___ Supplied data ___

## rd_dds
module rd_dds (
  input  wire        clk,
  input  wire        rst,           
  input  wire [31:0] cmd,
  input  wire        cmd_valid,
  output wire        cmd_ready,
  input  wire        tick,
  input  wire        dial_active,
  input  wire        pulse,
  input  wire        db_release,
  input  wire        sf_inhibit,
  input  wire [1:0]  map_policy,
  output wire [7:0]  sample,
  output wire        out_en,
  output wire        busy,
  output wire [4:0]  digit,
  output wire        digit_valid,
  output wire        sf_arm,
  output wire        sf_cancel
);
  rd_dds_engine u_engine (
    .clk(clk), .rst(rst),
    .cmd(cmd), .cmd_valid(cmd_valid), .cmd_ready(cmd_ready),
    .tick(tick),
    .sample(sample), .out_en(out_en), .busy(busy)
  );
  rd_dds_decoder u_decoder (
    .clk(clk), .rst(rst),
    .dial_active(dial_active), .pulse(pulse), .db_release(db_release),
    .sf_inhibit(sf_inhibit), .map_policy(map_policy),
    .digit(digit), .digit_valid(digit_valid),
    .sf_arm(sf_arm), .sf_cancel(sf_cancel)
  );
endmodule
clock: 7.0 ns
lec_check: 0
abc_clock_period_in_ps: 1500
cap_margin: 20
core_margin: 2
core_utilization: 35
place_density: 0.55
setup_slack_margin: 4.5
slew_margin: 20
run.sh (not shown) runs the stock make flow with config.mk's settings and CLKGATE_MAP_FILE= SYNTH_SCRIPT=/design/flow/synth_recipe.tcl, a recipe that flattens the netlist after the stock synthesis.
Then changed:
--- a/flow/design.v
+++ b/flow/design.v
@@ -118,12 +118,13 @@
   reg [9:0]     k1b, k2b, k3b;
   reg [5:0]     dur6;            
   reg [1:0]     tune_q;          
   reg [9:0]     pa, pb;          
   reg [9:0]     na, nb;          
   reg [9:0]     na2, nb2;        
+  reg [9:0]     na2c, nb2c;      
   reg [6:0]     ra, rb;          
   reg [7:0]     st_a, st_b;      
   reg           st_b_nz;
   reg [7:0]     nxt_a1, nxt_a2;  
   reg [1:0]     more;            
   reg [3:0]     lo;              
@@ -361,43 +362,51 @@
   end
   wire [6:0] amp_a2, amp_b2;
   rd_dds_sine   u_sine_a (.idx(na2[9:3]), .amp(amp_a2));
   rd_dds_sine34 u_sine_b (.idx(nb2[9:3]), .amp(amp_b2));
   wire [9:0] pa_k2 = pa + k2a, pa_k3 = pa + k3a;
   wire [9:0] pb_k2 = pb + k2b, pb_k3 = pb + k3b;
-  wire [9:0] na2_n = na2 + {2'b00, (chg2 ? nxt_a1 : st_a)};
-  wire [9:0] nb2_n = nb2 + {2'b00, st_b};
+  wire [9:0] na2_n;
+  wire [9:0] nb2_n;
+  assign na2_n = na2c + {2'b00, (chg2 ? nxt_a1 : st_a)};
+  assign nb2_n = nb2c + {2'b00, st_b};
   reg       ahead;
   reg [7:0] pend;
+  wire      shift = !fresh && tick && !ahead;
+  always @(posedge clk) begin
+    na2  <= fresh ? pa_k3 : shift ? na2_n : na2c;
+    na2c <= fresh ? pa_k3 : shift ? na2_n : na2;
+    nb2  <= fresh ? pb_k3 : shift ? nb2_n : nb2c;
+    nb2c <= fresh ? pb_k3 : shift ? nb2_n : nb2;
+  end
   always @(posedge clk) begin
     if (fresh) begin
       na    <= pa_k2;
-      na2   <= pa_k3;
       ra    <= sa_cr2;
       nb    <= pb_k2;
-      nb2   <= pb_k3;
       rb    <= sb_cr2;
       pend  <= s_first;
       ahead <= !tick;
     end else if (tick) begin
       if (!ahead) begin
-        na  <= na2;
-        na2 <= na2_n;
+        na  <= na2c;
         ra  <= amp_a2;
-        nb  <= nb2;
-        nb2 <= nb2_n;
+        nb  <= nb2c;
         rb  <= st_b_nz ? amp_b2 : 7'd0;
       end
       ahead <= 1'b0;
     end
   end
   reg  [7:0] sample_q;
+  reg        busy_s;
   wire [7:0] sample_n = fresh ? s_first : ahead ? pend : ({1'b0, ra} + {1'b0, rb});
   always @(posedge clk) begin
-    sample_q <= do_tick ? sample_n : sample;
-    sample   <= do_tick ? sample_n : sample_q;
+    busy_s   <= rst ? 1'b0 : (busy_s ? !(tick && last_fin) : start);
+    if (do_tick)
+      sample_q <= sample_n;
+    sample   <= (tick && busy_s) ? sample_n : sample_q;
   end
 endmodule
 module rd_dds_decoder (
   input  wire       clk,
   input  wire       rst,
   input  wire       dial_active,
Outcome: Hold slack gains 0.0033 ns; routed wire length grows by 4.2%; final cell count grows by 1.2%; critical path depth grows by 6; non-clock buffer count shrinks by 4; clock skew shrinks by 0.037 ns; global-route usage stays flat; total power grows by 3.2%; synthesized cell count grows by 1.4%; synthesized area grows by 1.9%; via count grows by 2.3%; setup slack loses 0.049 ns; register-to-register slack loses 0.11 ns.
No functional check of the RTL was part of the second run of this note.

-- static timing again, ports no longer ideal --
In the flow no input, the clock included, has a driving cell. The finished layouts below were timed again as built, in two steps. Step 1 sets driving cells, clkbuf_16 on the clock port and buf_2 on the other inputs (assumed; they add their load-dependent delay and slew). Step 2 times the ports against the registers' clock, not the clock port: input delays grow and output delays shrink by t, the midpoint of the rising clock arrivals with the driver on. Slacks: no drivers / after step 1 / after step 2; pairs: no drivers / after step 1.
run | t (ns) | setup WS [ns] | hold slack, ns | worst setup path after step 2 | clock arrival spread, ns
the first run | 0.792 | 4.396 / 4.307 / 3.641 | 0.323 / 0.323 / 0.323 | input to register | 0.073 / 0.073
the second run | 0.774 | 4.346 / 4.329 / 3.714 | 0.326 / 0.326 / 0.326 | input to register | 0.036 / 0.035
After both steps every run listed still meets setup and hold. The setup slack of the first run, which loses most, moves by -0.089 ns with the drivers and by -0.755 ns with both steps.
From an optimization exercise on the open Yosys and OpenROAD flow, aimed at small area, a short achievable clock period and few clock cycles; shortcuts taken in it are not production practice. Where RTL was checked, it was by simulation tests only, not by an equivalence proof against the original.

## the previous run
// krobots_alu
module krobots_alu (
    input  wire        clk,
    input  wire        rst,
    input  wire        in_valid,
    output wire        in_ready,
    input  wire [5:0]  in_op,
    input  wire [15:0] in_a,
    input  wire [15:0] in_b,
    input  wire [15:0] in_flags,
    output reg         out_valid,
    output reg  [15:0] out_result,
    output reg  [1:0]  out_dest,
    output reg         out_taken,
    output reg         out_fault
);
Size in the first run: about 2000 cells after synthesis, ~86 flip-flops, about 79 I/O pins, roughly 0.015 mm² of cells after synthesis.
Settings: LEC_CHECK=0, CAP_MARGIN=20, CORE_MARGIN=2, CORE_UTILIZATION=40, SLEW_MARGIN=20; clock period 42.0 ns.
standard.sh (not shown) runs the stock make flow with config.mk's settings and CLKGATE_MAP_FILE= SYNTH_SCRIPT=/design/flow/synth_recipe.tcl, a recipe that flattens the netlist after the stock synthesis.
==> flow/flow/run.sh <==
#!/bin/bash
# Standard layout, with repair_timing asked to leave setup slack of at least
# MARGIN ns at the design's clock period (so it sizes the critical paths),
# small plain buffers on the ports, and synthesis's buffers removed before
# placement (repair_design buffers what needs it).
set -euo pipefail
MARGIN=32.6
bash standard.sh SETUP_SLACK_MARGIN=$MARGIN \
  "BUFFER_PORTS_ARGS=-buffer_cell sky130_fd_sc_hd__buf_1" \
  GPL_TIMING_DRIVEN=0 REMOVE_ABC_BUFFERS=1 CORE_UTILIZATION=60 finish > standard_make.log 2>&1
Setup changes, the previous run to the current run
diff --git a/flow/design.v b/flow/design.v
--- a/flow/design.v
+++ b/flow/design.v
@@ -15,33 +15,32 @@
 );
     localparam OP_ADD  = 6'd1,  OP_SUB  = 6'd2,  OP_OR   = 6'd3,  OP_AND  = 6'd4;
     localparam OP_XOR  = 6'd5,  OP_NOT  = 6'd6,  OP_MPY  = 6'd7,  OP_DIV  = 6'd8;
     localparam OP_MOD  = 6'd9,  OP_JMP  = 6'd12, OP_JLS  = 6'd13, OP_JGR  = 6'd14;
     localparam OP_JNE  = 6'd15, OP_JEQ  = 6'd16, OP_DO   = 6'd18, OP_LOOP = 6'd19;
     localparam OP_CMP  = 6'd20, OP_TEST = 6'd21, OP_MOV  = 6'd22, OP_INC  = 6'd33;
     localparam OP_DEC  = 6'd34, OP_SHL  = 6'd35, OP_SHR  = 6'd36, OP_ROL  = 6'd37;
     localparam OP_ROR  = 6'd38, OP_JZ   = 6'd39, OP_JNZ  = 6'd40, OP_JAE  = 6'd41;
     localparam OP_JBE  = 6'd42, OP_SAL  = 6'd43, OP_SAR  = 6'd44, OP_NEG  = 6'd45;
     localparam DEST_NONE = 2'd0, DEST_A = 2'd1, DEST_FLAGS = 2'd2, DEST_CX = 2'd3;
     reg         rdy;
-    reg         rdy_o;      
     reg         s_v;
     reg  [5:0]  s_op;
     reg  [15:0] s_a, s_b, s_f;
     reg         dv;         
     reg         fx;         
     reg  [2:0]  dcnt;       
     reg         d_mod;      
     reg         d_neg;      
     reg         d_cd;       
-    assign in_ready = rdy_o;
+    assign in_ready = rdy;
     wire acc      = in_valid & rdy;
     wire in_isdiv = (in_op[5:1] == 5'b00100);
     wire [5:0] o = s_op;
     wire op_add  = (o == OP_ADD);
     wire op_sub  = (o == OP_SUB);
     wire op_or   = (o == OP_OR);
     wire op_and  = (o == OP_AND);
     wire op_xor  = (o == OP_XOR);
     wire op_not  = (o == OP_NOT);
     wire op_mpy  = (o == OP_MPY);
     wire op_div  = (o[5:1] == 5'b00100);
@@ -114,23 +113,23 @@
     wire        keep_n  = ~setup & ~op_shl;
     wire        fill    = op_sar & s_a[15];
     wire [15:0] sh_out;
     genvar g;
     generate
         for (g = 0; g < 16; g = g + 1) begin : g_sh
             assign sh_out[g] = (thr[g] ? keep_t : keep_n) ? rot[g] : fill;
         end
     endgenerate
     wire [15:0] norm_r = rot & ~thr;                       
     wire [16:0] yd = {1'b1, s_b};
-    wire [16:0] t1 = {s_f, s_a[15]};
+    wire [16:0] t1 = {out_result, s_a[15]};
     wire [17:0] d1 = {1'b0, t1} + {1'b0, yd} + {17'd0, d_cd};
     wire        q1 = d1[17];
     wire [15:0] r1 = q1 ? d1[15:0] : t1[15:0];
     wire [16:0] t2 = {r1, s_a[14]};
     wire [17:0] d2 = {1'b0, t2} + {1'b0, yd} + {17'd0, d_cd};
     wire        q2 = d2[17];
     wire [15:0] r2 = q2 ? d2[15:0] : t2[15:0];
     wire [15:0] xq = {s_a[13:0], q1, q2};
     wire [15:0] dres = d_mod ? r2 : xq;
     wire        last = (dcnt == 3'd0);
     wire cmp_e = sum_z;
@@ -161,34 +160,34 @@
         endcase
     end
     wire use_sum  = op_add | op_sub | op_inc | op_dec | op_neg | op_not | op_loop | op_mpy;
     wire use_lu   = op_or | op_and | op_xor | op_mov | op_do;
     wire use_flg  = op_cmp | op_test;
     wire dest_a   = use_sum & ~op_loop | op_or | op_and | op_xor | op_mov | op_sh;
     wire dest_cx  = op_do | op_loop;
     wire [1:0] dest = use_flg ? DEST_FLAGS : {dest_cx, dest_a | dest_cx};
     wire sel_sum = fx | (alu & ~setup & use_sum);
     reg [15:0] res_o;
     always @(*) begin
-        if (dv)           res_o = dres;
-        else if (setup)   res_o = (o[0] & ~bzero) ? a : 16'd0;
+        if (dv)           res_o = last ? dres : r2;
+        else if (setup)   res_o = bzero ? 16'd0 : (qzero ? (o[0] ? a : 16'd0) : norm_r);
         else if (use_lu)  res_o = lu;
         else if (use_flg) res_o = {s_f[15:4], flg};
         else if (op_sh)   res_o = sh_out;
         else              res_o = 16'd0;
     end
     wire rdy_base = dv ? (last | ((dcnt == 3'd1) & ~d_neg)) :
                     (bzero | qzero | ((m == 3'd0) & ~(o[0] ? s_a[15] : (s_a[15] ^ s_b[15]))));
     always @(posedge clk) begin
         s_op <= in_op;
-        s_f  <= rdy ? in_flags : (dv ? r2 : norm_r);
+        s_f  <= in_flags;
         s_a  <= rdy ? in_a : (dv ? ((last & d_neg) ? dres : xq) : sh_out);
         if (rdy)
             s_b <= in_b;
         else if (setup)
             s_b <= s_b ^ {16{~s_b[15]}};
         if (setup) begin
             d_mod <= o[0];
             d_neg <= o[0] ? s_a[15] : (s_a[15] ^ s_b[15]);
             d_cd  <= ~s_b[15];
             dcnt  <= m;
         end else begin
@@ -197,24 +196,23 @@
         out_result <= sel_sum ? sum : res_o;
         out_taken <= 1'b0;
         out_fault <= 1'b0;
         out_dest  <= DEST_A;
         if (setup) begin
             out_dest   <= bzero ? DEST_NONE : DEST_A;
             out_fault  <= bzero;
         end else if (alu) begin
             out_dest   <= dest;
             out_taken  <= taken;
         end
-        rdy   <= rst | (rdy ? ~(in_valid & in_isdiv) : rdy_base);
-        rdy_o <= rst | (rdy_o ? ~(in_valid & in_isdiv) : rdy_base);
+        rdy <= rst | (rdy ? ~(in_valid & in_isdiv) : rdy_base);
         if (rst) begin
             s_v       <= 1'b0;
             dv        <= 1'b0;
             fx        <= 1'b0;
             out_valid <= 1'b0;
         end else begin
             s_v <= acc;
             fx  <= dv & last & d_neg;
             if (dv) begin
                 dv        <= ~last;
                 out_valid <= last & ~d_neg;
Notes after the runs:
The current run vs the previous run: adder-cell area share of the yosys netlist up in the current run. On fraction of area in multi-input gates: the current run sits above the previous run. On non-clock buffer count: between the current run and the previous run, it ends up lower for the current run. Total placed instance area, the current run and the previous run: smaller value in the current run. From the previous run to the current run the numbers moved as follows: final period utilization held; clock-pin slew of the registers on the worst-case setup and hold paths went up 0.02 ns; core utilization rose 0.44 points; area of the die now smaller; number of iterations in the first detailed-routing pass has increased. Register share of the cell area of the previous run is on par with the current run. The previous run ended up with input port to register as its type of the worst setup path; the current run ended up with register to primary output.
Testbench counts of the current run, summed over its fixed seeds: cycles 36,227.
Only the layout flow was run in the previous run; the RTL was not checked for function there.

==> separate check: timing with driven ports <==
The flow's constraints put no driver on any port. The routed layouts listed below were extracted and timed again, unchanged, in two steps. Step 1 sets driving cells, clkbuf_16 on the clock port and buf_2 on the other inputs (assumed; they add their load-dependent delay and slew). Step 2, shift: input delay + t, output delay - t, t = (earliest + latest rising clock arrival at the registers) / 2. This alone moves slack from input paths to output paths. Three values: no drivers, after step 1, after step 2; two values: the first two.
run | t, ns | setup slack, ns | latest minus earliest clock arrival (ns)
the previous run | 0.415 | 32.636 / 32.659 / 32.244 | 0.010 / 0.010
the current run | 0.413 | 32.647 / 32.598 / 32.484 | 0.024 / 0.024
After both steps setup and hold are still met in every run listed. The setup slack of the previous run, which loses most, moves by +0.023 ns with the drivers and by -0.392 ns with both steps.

___

* Try it
If a line in the material above holds "pulse", copy it.

* Exercise output
  input  wire        pulse,
    .dial_active(dial_active), .pulse(pulse), .db_release(db_release),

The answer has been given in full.